Report each line from the records where the string "latched" turns up.

(Saved data entries)
◇ ◇ ◇ ◇ ◇

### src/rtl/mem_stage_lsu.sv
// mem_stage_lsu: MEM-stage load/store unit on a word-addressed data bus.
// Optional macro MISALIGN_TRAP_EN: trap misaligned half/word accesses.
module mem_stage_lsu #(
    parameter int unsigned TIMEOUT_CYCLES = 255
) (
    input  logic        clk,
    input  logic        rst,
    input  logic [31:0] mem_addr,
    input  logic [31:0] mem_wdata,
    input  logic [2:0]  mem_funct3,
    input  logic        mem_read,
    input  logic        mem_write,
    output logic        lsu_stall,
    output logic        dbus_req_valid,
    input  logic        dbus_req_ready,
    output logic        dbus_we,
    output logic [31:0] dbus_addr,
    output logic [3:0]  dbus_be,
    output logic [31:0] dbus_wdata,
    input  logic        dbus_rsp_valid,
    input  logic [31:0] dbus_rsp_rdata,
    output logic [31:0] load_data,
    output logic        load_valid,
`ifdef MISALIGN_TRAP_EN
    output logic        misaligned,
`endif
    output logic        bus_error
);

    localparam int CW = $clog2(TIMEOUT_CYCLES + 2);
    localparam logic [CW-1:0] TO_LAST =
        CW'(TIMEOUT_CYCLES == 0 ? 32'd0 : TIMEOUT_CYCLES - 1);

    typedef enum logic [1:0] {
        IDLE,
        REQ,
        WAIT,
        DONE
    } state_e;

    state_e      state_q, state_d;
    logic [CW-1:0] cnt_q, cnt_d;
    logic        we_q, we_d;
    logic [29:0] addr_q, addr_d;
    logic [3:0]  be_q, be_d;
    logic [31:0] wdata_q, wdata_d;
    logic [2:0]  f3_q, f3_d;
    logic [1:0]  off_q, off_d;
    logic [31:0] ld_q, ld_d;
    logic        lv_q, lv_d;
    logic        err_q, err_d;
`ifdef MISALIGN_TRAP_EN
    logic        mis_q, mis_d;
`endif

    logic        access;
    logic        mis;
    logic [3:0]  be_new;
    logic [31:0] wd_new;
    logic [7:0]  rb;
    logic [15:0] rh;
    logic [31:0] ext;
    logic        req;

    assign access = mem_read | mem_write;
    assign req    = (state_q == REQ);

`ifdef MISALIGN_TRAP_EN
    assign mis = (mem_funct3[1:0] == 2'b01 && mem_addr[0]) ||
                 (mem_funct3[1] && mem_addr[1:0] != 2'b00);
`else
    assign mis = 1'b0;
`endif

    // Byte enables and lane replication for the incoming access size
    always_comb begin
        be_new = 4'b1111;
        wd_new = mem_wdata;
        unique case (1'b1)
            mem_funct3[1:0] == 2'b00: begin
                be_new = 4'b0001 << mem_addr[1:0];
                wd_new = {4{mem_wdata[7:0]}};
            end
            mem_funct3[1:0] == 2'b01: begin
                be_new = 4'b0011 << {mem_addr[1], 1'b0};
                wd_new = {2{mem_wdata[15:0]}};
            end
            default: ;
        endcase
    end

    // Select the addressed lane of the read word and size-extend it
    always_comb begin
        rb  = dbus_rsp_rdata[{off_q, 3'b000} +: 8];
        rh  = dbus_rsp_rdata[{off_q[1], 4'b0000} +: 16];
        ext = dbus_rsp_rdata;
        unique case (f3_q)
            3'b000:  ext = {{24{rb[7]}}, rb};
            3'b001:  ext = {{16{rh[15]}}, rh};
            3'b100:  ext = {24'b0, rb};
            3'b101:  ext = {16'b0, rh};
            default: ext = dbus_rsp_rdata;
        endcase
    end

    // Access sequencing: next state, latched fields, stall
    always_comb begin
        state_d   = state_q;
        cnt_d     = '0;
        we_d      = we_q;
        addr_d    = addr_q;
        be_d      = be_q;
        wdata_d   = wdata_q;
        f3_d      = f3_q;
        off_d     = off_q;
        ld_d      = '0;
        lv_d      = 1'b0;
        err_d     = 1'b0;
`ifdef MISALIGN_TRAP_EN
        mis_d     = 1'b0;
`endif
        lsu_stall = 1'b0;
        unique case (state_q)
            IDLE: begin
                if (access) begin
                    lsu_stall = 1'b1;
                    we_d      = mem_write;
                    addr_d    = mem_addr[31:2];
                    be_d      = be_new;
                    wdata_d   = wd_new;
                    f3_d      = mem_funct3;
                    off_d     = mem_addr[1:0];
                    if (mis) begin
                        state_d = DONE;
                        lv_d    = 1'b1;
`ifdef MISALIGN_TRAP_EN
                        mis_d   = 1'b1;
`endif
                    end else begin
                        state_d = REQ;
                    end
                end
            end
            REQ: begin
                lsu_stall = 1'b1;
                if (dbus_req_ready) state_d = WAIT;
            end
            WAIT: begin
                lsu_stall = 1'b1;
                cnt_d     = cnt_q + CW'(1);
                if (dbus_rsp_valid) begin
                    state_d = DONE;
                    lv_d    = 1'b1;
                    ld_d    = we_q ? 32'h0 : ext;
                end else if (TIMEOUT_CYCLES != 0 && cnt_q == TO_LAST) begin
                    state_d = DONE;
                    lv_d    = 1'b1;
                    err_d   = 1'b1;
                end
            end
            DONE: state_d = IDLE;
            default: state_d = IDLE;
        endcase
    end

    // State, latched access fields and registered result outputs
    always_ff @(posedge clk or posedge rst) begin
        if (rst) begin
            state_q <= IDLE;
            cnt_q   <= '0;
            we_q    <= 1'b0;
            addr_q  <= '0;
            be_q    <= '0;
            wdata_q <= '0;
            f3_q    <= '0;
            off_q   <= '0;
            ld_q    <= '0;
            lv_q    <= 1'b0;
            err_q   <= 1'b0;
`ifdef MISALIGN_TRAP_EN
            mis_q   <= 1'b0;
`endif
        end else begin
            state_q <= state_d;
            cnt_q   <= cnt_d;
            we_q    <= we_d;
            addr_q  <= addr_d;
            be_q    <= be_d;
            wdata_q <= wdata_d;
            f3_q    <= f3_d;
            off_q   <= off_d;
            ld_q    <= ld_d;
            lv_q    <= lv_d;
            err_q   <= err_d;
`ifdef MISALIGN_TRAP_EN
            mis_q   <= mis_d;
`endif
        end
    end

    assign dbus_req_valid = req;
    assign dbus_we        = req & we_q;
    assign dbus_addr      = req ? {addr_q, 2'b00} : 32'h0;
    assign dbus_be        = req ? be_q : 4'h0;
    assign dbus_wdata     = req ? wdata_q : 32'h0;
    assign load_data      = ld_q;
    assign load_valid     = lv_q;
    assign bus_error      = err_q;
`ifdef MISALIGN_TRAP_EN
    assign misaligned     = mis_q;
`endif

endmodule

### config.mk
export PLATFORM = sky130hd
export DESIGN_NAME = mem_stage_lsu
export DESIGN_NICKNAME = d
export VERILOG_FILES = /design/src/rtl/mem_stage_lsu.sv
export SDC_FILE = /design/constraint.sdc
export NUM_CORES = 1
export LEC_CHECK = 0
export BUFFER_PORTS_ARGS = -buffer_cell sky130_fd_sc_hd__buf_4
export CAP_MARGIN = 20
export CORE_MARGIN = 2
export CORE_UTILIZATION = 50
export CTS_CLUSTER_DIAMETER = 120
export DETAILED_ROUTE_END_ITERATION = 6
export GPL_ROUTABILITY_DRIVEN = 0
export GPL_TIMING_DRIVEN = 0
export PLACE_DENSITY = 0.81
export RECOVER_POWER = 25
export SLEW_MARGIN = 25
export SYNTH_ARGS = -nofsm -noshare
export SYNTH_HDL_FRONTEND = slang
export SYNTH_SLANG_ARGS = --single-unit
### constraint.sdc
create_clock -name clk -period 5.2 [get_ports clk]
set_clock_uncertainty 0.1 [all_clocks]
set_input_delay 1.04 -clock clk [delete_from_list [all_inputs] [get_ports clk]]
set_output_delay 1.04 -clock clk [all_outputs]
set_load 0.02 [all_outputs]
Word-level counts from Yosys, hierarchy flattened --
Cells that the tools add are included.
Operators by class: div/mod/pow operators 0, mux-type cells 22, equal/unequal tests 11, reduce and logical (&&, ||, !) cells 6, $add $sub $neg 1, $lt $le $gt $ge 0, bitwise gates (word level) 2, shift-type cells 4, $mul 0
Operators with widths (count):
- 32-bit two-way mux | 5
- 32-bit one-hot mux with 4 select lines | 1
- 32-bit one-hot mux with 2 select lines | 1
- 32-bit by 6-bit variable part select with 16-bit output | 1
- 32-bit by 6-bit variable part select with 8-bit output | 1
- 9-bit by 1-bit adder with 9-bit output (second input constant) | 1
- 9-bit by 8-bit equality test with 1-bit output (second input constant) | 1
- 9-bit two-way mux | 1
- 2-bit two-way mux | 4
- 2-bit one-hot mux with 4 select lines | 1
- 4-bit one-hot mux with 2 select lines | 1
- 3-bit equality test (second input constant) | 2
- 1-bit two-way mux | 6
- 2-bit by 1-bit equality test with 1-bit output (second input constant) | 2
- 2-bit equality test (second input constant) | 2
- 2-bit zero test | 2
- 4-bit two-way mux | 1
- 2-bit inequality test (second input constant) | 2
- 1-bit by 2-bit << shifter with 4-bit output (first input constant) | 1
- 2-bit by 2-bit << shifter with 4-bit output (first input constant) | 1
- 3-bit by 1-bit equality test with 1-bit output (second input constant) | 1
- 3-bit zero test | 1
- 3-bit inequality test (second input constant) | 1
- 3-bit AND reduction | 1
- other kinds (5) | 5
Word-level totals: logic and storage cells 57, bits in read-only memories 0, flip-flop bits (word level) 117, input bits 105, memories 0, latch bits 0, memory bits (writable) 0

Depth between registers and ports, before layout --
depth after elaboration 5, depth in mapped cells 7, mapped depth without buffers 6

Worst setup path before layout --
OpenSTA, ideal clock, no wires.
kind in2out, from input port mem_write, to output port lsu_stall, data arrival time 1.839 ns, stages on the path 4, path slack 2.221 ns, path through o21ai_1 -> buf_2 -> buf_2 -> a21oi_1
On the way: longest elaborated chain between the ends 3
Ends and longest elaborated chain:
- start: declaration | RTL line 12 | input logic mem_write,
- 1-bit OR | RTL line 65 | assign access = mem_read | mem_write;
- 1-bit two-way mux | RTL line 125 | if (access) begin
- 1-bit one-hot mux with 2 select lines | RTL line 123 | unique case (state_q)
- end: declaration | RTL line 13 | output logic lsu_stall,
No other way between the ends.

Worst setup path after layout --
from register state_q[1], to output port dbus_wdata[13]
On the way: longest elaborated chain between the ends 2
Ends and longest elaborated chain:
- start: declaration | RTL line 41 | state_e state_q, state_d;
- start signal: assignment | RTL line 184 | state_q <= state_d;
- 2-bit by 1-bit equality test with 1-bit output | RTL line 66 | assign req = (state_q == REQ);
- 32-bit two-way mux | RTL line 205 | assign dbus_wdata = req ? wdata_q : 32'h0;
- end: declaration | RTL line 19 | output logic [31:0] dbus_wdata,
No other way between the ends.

◇ ◇ ◇ ◇ ◇

(Output of the task)
    // Access sequencing: next state, latched fields, stall
    // State, latched access fields and registered result outputs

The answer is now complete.